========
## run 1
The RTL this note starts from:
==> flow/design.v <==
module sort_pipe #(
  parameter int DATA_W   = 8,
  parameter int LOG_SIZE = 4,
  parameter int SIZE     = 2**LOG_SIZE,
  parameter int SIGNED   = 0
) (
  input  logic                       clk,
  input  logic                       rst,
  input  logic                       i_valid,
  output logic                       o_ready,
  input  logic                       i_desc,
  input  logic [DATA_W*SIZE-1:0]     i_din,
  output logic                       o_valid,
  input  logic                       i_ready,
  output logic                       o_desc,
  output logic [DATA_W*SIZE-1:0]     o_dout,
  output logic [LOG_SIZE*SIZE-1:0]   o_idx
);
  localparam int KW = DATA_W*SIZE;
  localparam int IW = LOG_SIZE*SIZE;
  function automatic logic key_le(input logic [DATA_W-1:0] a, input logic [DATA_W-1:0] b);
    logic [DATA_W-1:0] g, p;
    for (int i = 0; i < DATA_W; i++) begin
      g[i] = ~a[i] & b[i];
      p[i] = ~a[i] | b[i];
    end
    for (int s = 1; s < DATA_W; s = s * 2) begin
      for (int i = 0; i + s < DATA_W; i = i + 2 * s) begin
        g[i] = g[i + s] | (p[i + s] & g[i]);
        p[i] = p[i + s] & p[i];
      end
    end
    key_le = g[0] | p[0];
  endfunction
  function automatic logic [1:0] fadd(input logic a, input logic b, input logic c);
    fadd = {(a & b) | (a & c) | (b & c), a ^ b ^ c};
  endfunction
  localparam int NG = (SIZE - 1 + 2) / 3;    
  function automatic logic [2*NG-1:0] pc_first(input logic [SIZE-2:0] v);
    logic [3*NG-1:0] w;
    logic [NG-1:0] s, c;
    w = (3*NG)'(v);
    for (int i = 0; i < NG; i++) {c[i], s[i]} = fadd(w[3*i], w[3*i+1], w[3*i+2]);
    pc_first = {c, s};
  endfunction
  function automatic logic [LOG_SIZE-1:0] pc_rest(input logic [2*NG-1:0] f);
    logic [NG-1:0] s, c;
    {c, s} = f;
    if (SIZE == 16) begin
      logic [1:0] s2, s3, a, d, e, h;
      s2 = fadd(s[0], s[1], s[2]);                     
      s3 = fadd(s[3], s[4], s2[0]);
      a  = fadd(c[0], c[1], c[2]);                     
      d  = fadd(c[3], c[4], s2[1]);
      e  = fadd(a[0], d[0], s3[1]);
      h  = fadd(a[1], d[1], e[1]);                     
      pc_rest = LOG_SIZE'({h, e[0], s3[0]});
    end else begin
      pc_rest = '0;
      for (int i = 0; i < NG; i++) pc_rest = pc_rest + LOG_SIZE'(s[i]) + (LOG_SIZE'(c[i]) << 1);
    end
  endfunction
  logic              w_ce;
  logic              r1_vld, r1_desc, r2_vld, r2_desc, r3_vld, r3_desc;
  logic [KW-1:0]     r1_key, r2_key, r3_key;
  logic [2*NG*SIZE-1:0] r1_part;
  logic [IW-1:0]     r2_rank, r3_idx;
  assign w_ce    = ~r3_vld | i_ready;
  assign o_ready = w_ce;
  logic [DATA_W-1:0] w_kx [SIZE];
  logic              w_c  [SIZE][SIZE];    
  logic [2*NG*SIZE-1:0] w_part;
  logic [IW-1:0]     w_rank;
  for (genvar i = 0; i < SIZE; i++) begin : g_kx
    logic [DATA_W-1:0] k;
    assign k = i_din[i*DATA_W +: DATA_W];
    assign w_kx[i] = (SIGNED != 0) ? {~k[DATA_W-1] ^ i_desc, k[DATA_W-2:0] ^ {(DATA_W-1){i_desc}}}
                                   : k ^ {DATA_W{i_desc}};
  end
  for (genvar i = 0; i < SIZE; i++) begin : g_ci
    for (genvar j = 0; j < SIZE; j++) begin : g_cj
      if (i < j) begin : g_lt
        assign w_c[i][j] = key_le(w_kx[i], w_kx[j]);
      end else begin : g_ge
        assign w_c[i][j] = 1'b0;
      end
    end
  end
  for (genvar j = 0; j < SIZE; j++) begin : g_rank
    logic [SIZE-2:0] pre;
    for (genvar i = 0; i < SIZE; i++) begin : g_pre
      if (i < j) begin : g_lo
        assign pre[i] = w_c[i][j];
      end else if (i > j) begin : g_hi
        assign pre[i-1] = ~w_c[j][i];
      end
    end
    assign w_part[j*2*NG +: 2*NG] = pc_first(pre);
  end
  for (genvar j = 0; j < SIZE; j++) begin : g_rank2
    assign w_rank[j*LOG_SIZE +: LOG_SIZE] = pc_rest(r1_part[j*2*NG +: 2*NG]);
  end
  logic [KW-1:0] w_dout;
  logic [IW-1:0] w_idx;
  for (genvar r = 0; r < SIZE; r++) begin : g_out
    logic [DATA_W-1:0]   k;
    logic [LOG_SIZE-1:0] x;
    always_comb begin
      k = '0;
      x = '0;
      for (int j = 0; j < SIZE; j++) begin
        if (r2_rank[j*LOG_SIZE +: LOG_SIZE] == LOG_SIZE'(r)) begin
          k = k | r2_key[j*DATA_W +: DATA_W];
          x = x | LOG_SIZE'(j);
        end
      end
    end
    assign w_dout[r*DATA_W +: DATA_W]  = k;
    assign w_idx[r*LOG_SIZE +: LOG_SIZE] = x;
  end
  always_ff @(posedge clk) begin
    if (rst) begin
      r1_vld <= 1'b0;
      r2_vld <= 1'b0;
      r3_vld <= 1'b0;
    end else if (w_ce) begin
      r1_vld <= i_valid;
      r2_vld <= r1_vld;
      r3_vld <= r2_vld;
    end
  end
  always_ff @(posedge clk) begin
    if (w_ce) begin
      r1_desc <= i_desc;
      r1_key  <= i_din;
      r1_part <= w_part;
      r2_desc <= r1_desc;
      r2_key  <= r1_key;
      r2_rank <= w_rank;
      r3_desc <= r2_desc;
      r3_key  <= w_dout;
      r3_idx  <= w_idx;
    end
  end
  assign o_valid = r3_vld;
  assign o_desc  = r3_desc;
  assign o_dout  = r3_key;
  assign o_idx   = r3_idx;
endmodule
Background: an optimization exercise with open tools, aiming at small area, a short achievable clock period and few clock cycles per item. Do not read the settings as production practice. Where RTL was checked, it was by simulation tests only, not by an equivalence proof against the original.

==> inputs of job 3945 <==
## booth_radix2_multiplier_core
module booth_radix2_multiplier_core #(
   parameter int MAX_WIDTH = 16
) (
   input  logic                      clock,
   input  logic                      reset,
   input  logic                          req_valid,
   output logic                          req_ready,
   input  logic [brm_pkg::IN_W-1:0]      req_multiplicand_bits,
   input  logic [brm_pkg::IN_W-1:0]      req_multiplier_bits,
   output logic                          rsp_valid,
   input  logic                          rsp_ready,
   output logic [brm_pkg::PRODUCT_W-1:0] rsp_product_bits,
   output logic                          rsp_negative,
   output logic [brm_pkg::MAG_W-1:0]     rsp_magnitude,
   input  logic                      csr_write_enable,
   input  logic [brm_pkg::CFG_W-1:0] csr_write_data
);
Settings: LEC_CHECK=0, ABC_CLOCK_PERIOD_IN_PS=3200, CAP_MARGIN=20, CORE_MARGIN=2, CORE_UTILIZATION=40, CTS_BUF_LIST=sky130_fd_sc_hd__clkbuf_8, PLACE_DENSITY=0.6, SETUP_SLACK_MARGIN=4.0, SLEW_MARGIN=20; clock period 7.2 ns.
standard.sh (not shown) runs the stock make flow with config.mk's settings and CLKGATE_MAP_FILE= SYNTH_SCRIPT=/design/flow/synth_recipe.tcl, a recipe that flattens the netlist after the stock synthesis.
==> flow/flow/run.sh <==
#!/bin/bash
# Layout flow: the standard ORFS flow (standard.sh) with two changes:
#  1. synthesis: the same script, except that Yosys's "synth -run fine:" step
#     gets -noabc, so the quick ABC pass there does not re-encode the adder
#     trees before extract_fa (it leaves fewer inverters around the fa/ha
#     cells); flops, hierarchy flattening and renaming are as in synth_recipe.tcl.
#  2. port buffers are sky130_fd_sc_hd__buf_2 instead of the delay cell that
#     buffer_ports picks by default.
# Each tool's output goes to the ORFS logs under orfs/logs; make's own output
# goes to flow_make.log here.
set -euo pipefail
here=$(pwd)
sed 's|^proc synth {args} { yosys synth -nofsm -noshare {\*}\$args }|proc synth {args} { if {[lsearch -exact $args fine:] >= 0} { lappend args -noabc }; yosys synth -nofsm -noshare {*}$args }|' synth_recipe.tcl > flow_synth.tcl
grep -q -- '-noabc' flow_synth.tcl
sed -e "s|SYNTH_SCRIPT=[^ ]*|SYNTH_SCRIPT=$here/flow_synth.tcl|" \
    -e 's|"\${@:-finish}"|BUFFER_PORTS_ARGS="-buffer_cell sky130_fd_sc_hd__buf_2" "${@:-finish}"|' standard.sh > flow_standard_mod.sh
grep -q flow_synth.tcl flow_standard_mod.sh
bash flow_standard_mod.sh > flow_make.log 2>&1
==> inputs of job 3820, as changes to job 3945 <==
--- a/flow/design.v
+++ b/flow/design.v
@@ -866,17 +866,17 @@
    logic [31:0] prod_w;
    logic [30:0] mag_w;
    assign prod_w = {(mid_61 ? ~(1'b1 ^ G616) : (1'b1 ^ (G616 | T617))), (mid_61 ? ~(p459 ^ G614) : (p459 ^ (G614 | T615))), (mid_61 ? ~(p457 ^ G612) : (p457 ^ (G612 | T613))), (mid_61 ? ~(p455 ^ G610) : (p455 ^ (G610 | T611))), (mid_61 ? ~(p453 ^ G608) : (p453 ^ (G608 | T609))), (mid_61 ? ~(p451 ^ G606) : (p451 ^ (G606 | T607))), (mid_61 ? ~(p449 ^ G604) : (p449 ^ (G604 | T605))), (mid_61 ? ~(p447 ^ G602) : (p447 ^ (G602 | T603))), (mid_61 ? ~(p445 ^ G600) : (p445 ^ (G600 | T601))), (mid_61 ? ~(p443 ^ G598) : (p443 ^ (G598 | T599))), (mid_61 ? ~(p441 ^ G596) : (p441 ^ (G596 | T597))), (mid_61 ? ~(p439 ^ G594) : (p439 ^ (G594 | T595))), (mid_61 ? ~(p437 ^ G592) : (p437 ^ (G592 | T593))), (mid_61 ? ~(p435 ^ G590) : (p435 ^ (G590 | T591))), (mid_61 ? ~(p433 ^ G588) : (p433 ^ (G588 | T589))), (mid_61 ? ~(p431 ^ G570) : (p431 ^ (G570 | T571))), (mid_61 ? ~(p429 ^ G568) : (p429 ^ (G568 | T569))), (mid_61 ? ~(p427 ^ G566) : (p427 ^ (G566 | T567))), (mid_61 ? ~(p425 ^ G564) : (p425 ^ (G564 | T565))), (mid_61 ? ~(p423 ^ G562) : (p423 ^ (G562 | T563))), (mid_61 ? ~(p421 ^ G560) : (p421 ^ (G560 | T561))), (mid_61 ? ~(p419 ^ G558) : (p419 ^ (G558 | T559))), (mid_61 ? ~(p417 ^ G556) : (p417 ^ (G556 | T557))), (mid_61 ? ~(p415 ^ G530) : (p415 ^ (G530 | T531))), (mid_61 ? ~(p413 ^ G528) : (p413 ^ (G528 | T529))), (mid_61 ? ~(p411 ^ G526) : (p411 ^ (G526 | T527))), (mid_61 ? ~(p409 ^ G524) : (p409 ^ (G524 | T525))), (mid_61 ? ~(p407 ^ G494) : (p407 ^ (G494 | T495))), (mid_61 ? ~(p405 ^ G492) : (p405 ^ (G492 | T493))), (mid_61 ? ~(p403 ^ g402) : (p403 ^ (g402 | T461))), (mid_61 ? ~(p401 ^ 1'b0) : (p401 ^ (1'b0 | mid_0))), (mid_61 ? ~mid_0 : ~mid_0)} & pmask;
    assign mag_w  = {(p459 ^ (G614 | T615)), (p457 ^ (G612 | T613)), (p455 ^ (G610 | T611)), (p453 ^ (G608 | T609)), (p451 ^ (G606 | T607)), (p449 ^ (G604 | T605)), (p447 ^ (G602 | T603)), (p445 ^ (G600 | T601)), (p443 ^ (G598 | T599)), (p441 ^ (G596 | T597)), (p439 ^ (G594 | T595)), (p437 ^ (G592 | T593)), (p435 ^ (G590 | T591)), (p433 ^ (G588 | T589)), (p431 ^ (G570 | T571)), (p429 ^ (G568 | T569)), (p427 ^ (G566 | T567)), (p425 ^ (G564 | T565)), (p423 ^ (G562 | T563)), (p421 ^ (G560 | T561)), (p419 ^ (G558 | T559)), (p417 ^ (G556 | T557)), (p415 ^ (G530 | T531)), (p413 ^ (G528 | T529)), (p411 ^ (G526 | T527)), (p409 ^ (G524 | T525)), (p407 ^ (G494 | T495)), (p405 ^ (G492 | T493)), (p403 ^ (g402 | T461)), (p401 ^ (1'b0 | mid_0)), ~mid_0};
    logic        out_v;
    logic [31:0] prod_ff;
    logic [29:1] mag_ff;
    logic        neg_ff;
-   assign en = !out_v || rsp_ready;
+   assign en = rsp_ready;
    always_ff @(posedge clock) begin
       if (reset) begin
          out_v <= 1'b0;
       end else if (en) begin
          out_v <= mid_v;
       end
    end
    always_ff @(posedge clock) begin
- TNS_END_PERCENT: default -> 10
==> inputs of job 4187, as changes to job 3945 <==
--- a/flow/design.v
+++ b/flow/design.v
@@ -866,17 +866,17 @@
    logic [31:0] prod_w;
    logic [30:0] mag_w;
    assign prod_w = {(mid_61 ? ~(1'b1 ^ G616) : (1'b1 ^ (G616 | T617))), (mid_61 ? ~(p459 ^ G614) : (p459 ^ (G614 | T615))), (mid_61 ? ~(p457 ^ G612) : (p457 ^ (G612 | T613))), (mid_61 ? ~(p455 ^ G610) : (p455 ^ (G610 | T611))), (mid_61 ? ~(p453 ^ G608) : (p453 ^ (G608 | T609))), (mid_61 ? ~(p451 ^ G606) : (p451 ^ (G606 | T607))), (mid_61 ? ~(p449 ^ G604) : (p449 ^ (G604 | T605))), (mid_61 ? ~(p447 ^ G602) : (p447 ^ (G602 | T603))), (mid_61 ? ~(p445 ^ G600) : (p445 ^ (G600 | T601))), (mid_61 ? ~(p443 ^ G598) : (p443 ^ (G598 | T599))), (mid_61 ? ~(p441 ^ G596) : (p441 ^ (G596 | T597))), (mid_61 ? ~(p439 ^ G594) : (p439 ^ (G594 | T595))), (mid_61 ? ~(p437 ^ G592) : (p437 ^ (G592 | T593))), (mid_61 ? ~(p435 ^ G590) : (p435 ^ (G590 | T591))), (mid_61 ? ~(p433 ^ G588) : (p433 ^ (G588 | T589))), (mid_61 ? ~(p431 ^ G570) : (p431 ^ (G570 | T571))), (mid_61 ? ~(p429 ^ G568) : (p429 ^ (G568 | T569))), (mid_61 ? ~(p427 ^ G566) : (p427 ^ (G566 | T567))), (mid_61 ? ~(p425 ^ G564) : (p425 ^ (G564 | T565))), (mid_61 ? ~(p423 ^ G562) : (p423 ^ (G562 | T563))), (mid_61 ? ~(p421 ^ G560) : (p421 ^ (G560 | T561))), (mid_61 ? ~(p419 ^ G558) : (p419 ^ (G558 | T559))), (mid_61 ? ~(p417 ^ G556) : (p417 ^ (G556 | T557))), (mid_61 ? ~(p415 ^ G530) : (p415 ^ (G530 | T531))), (mid_61 ? ~(p413 ^ G528) : (p413 ^ (G528 | T529))), (mid_61 ? ~(p411 ^ G526) : (p411 ^ (G526 | T527))), (mid_61 ? ~(p409 ^ G524) : (p409 ^ (G524 | T525))), (mid_61 ? ~(p407 ^ G494) : (p407 ^ (G494 | T495))), (mid_61 ? ~(p405 ^ G492) : (p405 ^ (G492 | T493))), (mid_61 ? ~(p403 ^ g402) : (p403 ^ (g402 | T461))), (mid_61 ? ~(p401 ^ 1'b0) : (p401 ^ (1'b0 | mid_0))), (mid_61 ? ~mid_0 : ~mid_0)} & pmask;
    assign mag_w  = {(p459 ^ (G614 | T615)), (p457 ^ (G612 | T613)), (p455 ^ (G610 | T611)), (p453 ^ (G608 | T609)), (p451 ^ (G606 | T607)), (p449 ^ (G604 | T605)), (p447 ^ (G602 | T603)), (p445 ^ (G600 | T601)), (p443 ^ (G598 | T599)), (p441 ^ (G596 | T597)), (p439 ^ (G594 | T595)), (p437 ^ (G592 | T593)), (p435 ^ (G590 | T591)), (p433 ^ (G588 | T589)), (p431 ^ (G570 | T571)), (p429 ^ (G568 | T569)), (p427 ^ (G566 | T567)), (p425 ^ (G564 | T565)), (p423 ^ (G562 | T563)), (p421 ^ (G560 | T561)), (p419 ^ (G558 | T559)), (p417 ^ (G556 | T557)), (p415 ^ (G530 | T531)), (p413 ^ (G528 | T529)), (p411 ^ (G526 | T527)), (p409 ^ (G524 | T525)), (p407 ^ (G494 | T495)), (p405 ^ (G492 | T493)), (p403 ^ (g402 | T461)), (p401 ^ (1'b0 | mid_0)), ~mid_0};
    logic        out_v;
    logic [31:0] prod_ff;
    logic [29:1] mag_ff;
    logic        neg_ff;
-   assign en = !out_v || rsp_ready;
+   assign en = rsp_ready;
    always_ff @(posedge clock) begin
       if (reset) begin
          out_v <= 1'b0;
       end else if (en) begin
          out_v <= mid_v;
       end
    end
    always_ff @(posedge clock) begin
==> flow/flow/run.sh (replaced) <==
#!/bin/bash
# Layout flow: the standard ORFS flow (standard.sh) with two changes:
#  1. synthesis: the same script, except that Yosys's "synth -run fine:" step
#     gets -noabc, so the quick ABC pass there does not re-encode the adder
#     trees before extract_fa (it leaves fewer inverters around the fa/ha
#     cells); flops, hierarchy flattening and renaming are as in synth_recipe.tcl.
#  2. port buffers are sky130_fd_sc_hd__buf_1 instead of the delay cell that
#     buffer_ports picks by default.
# Each tool's output goes to the ORFS logs under orfs/logs; make's own output
# goes to flow_make.log here.
set -euo pipefail
here=$(pwd)
sed 's|^proc synth {args} { yosys synth -nofsm -noshare {\*}\$args }|proc synth {args} { if {[lsearch -exact $args fine:] >= 0} { lappend args -noabc }; yosys synth -nofsm -noshare {*}$args }|' synth_recipe.tcl > flow_synth.tcl
grep -q -- '-noabc' flow_synth.tcl
sed -e "s|SYNTH_SCRIPT=[^ ]*|SYNTH_SCRIPT=$here/flow_synth.tcl|" \
    -e 's|"\${@:-finish}"|BUFFER_PORTS_ARGS="-buffer_cell sky130_fd_sc_hd__buf_1" "${@:-finish}"|' standard.sh > flow_standard_mod.sh
grep -q flow_synth.tcl flow_standard_mod.sh
bash flow_standard_mod.sh > flow_make.log 2>&1
- TNS_END_PERCENT: default -> 30
==> inputs of job 8602, as changes to job 3945 <==
--- a/flow/design.v
+++ b/flow/design.v
@@ -866,17 +866,17 @@
    logic [31:0] prod_w;
    logic [30:0] mag_w;
    assign prod_w = {(mid_61 ? ~(1'b1 ^ G616) : (1'b1 ^ (G616 | T617))), (mid_61 ? ~(p459 ^ G614) : (p459 ^ (G614 | T615))), (mid_61 ? ~(p457 ^ G612) : (p457 ^ (G612 | T613))), (mid_61 ? ~(p455 ^ G610) : (p455 ^ (G610 | T611))), (mid_61 ? ~(p453 ^ G608) : (p453 ^ (G608 | T609))), (mid_61 ? ~(p451 ^ G606) : (p451 ^ (G606 | T607))), (mid_61 ? ~(p449 ^ G604) : (p449 ^ (G604 | T605))), (mid_61 ? ~(p447 ^ G602) : (p447 ^ (G602 | T603))), (mid_61 ? ~(p445 ^ G600) : (p445 ^ (G600 | T601))), (mid_61 ? ~(p443 ^ G598) : (p443 ^ (G598 | T599))), (mid_61 ? ~(p441 ^ G596) : (p441 ^ (G596 | T597))), (mid_61 ? ~(p439 ^ G594) : (p439 ^ (G594 | T595))), (mid_61 ? ~(p437 ^ G592) : (p437 ^ (G592 | T593))), (mid_61 ? ~(p435 ^ G590) : (p435 ^ (G590 | T591))), (mid_61 ? ~(p433 ^ G588) : (p433 ^ (G588 | T589))), (mid_61 ? ~(p431 ^ G570) : (p431 ^ (G570 | T571))), (mid_61 ? ~(p429 ^ G568) : (p429 ^ (G568 | T569))), (mid_61 ? ~(p427 ^ G566) : (p427 ^ (G566 | T567))), (mid_61 ? ~(p425 ^ G564) : (p425 ^ (G564 | T565))), (mid_61 ? ~(p423 ^ G562) : (p423 ^ (G562 | T563))), (mid_61 ? ~(p421 ^ G560) : (p421 ^ (G560 | T561))), (mid_61 ? ~(p419 ^ G558) : (p419 ^ (G558 | T559))), (mid_61 ? ~(p417 ^ G556) : (p417 ^ (G556 | T557))), (mid_61 ? ~(p415 ^ G530) : (p415 ^ (G530 | T531))), (mid_61 ? ~(p413 ^ G528) : (p413 ^ (G528 | T529))), (mid_61 ? ~(p411 ^ G526) : (p411 ^ (G526 | T527))), (mid_61 ? ~(p409 ^ G524) : (p409 ^ (G524 | T525))), (mid_61 ? ~(p407 ^ G494) : (p407 ^ (G494 | T495))), (mid_61 ? ~(p405 ^ G492) : (p405 ^ (G492 | T493))), (mid_61 ? ~(p403 ^ g402) : (p403 ^ (g402 | T461))), (mid_61 ? ~(p401 ^ 1'b0) : (p401 ^ (1'b0 | mid_0))), (mid_61 ? ~mid_0 : ~mid_0)} & pmask;
    assign mag_w  = {(p459 ^ (G614 | T615)), (p457 ^ (G612 | T613)), (p455 ^ (G610 | T611)), (p453 ^ (G608 | T609)), (p451 ^ (G606 | T607)), (p449 ^ (G604 | T605)), (p447 ^ (G602 | T603)), (p445 ^ (G600 | T601)), (p443 ^ (G598 | T599)), (p441 ^ (G596 | T597)), (p439 ^ (G594 | T595)), (p437 ^ (G592 | T593)), (p435 ^ (G590 | T591)), (p433 ^ (G588 | T589)), (p431 ^ (G570 | T571)), (p429 ^ (G568 | T569)), (p427 ^ (G566 | T567)), (p425 ^ (G564 | T565)), (p423 ^ (G562 | T563)), (p421 ^ (G560 | T561)), (p419 ^ (G558 | T559)), (p417 ^ (G556 | T557)), (p415 ^ (G530 | T531)), (p413 ^ (G528 | T529)), (p411 ^ (G526 | T527)), (p409 ^ (G524 | T525)), (p407 ^ (G494 | T495)), (p405 ^ (G492 | T493)), (p403 ^ (g402 | T461)), (p401 ^ (1'b0 | mid_0)), ~mid_0};
    logic        out_v;
    logic [31:0] prod_ff;
    logic [29:1] mag_ff;
    logic        neg_ff;
-   assign en = !out_v || rsp_ready;
+   assign en = rsp_ready;
    always_ff @(posedge clock) begin
       if (reset) begin
          out_v <= 1'b0;
       end else if (en) begin
          out_v <= mid_v;
       end
    end
    always_ff @(posedge clock) begin
- ABC_CLOCK_PERIOD_IN_PS: 3200 -> 2900
- SETUP_SLACK_MARGIN: 4.0 -> 4.3
- TNS_END_PERCENT: default -> 30
==> results.tsv <==
metric	value	unit
status	finished clean	
Non-Filler Instances	1849	
share of cells above drive strength 1	15.79	%
Final min period	3.253	ns
Hold Startpoint	ng_q$_DFFE_PP_	
CP max stage delay	0.20	ns
met2 Use GR	33.23	%
critical path depth in cells	2	
Critical Path AT	1.81	ns
WL final	36230	um
Source of the figures above: job 4187

==> results.tsv <==
metric	value	unit
critical path depth in cells	7	
status	finished clean	
WL met3	2676	um
share of cells above drive strength 1	21.92	%
Hold Startpoint	ng_q$_DFFE_PP_	
CP max stage delay	0.55	ns
WL final	37110	um
clk slew on worst S/H paths	0.10	ns
Non-Filler Instances	1853	
Critical Path AT	3.45	ns
root buf cell	clkbuf_8	
met2 Use GR	32.88	%
Source of the figures above: job 3820

==> results.tsv <==
metric	value	unit
status	finished clean	
Hold Startpoint	ng_q$_DFFE_PP_	
WL final	37620	um
CP max stage delay	0.56	ns
met2 Use GR	33.12	%
Max Used Layer	met4	
share of cells above drive strength 1	31.21	%
Worst Path Max Fanout	5	
Critical Path AT	3.44	ns
asr flop ratio synth	0	%
critical path depth in cells	7	
Non-Filler Instances	1893	
Source of the figures above: job 8602

==> results.tsv <==
metric	value	unit
Clock Tree Buf Depth	2	
CP max stage delay	0.13	ns
met2 Use GR	30.23	%
Clock buf/inv share	2.574	%
status	finished clean	
Hold Startpoint	mid_v$_SDFFE_PP0P_	
WL final	36060	um
Critical Path AT	1.79	ns
XOR/XNOR Fraction of Synth Area	12.50	%
Non-Filler Instances	1887	
share of cells above drive strength 1	25.16	%
Top-Level Pins	108	
Source of the figures above: job 3945

Testbench counts of job 3820, summed over its fixed seeds: cycles 8,024, items 8,000.
Testbench counts of job 4187, summed over its fixed seeds: cycles 8,024, items 8,000.
Testbench counts of job 8602, summed over its fixed seeds: cycles 8,024, items 8,000.
No functional check of the RTL was part of job 3945.

-- port drivers added, routing unchanged --
How much do the figures lean on ideal ports? The routed layouts below were timed once more, with nothing changed but the port constraints. Step 1 assumes that a clkbuf_16 drives the clock port and a buf_2 every other input. Step 2 times the ports against the registers' clock, not the clock port: input delays grow and output delays shrink by t, the midpoint of the rising clock arrivals with the driver on. a / b / c = ideal / step 1 / step 2; a / b = the first two.
run | shift t [ns] | setup WS [ns] | clock arrival spread, ns | worst slew at a driven data input, ns
job 3945 | 0.532 | 3.971 / 3.933 / 3.565 | 0.015 / 0.016 | 0.05
job 3820 | 0.530 | 3.972 / 3.805 / 3.567 | 0.024 / 0.024 | 0.23
job 4187 | 0.520 | 3.947 / 3.925 / 3.465 | 0.031 / 0.031 | 0.04
job 8602 | 0.539 | 4.015 / 4.012 / 3.745 | 0.012 / 0.012 | 0.12
After both steps setup and hold are still met in every run listed. The setup slack of job 4187, which loses most, moves by -0.022 ns with the drivers and by -0.482 ns with both steps.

________________________

What is expected:
Show the lines from the data above that contain the string "genvar".

Exercise response:
  for (genvar i = 0; i < SIZE; i++) begin : g_kx
  for (genvar i = 0; i < SIZE; i++) begin : g_ci
    for (genvar j = 0; j < SIZE; j++) begin : g_cj
  for (genvar j = 0; j < SIZE; j++) begin : g_rank
    for (genvar i = 0; i < SIZE; i++) begin : g_pre
  for (genvar j = 0; j < SIZE; j++) begin : g_rank2
  for (genvar r = 0; r < SIZE; r++) begin : g_out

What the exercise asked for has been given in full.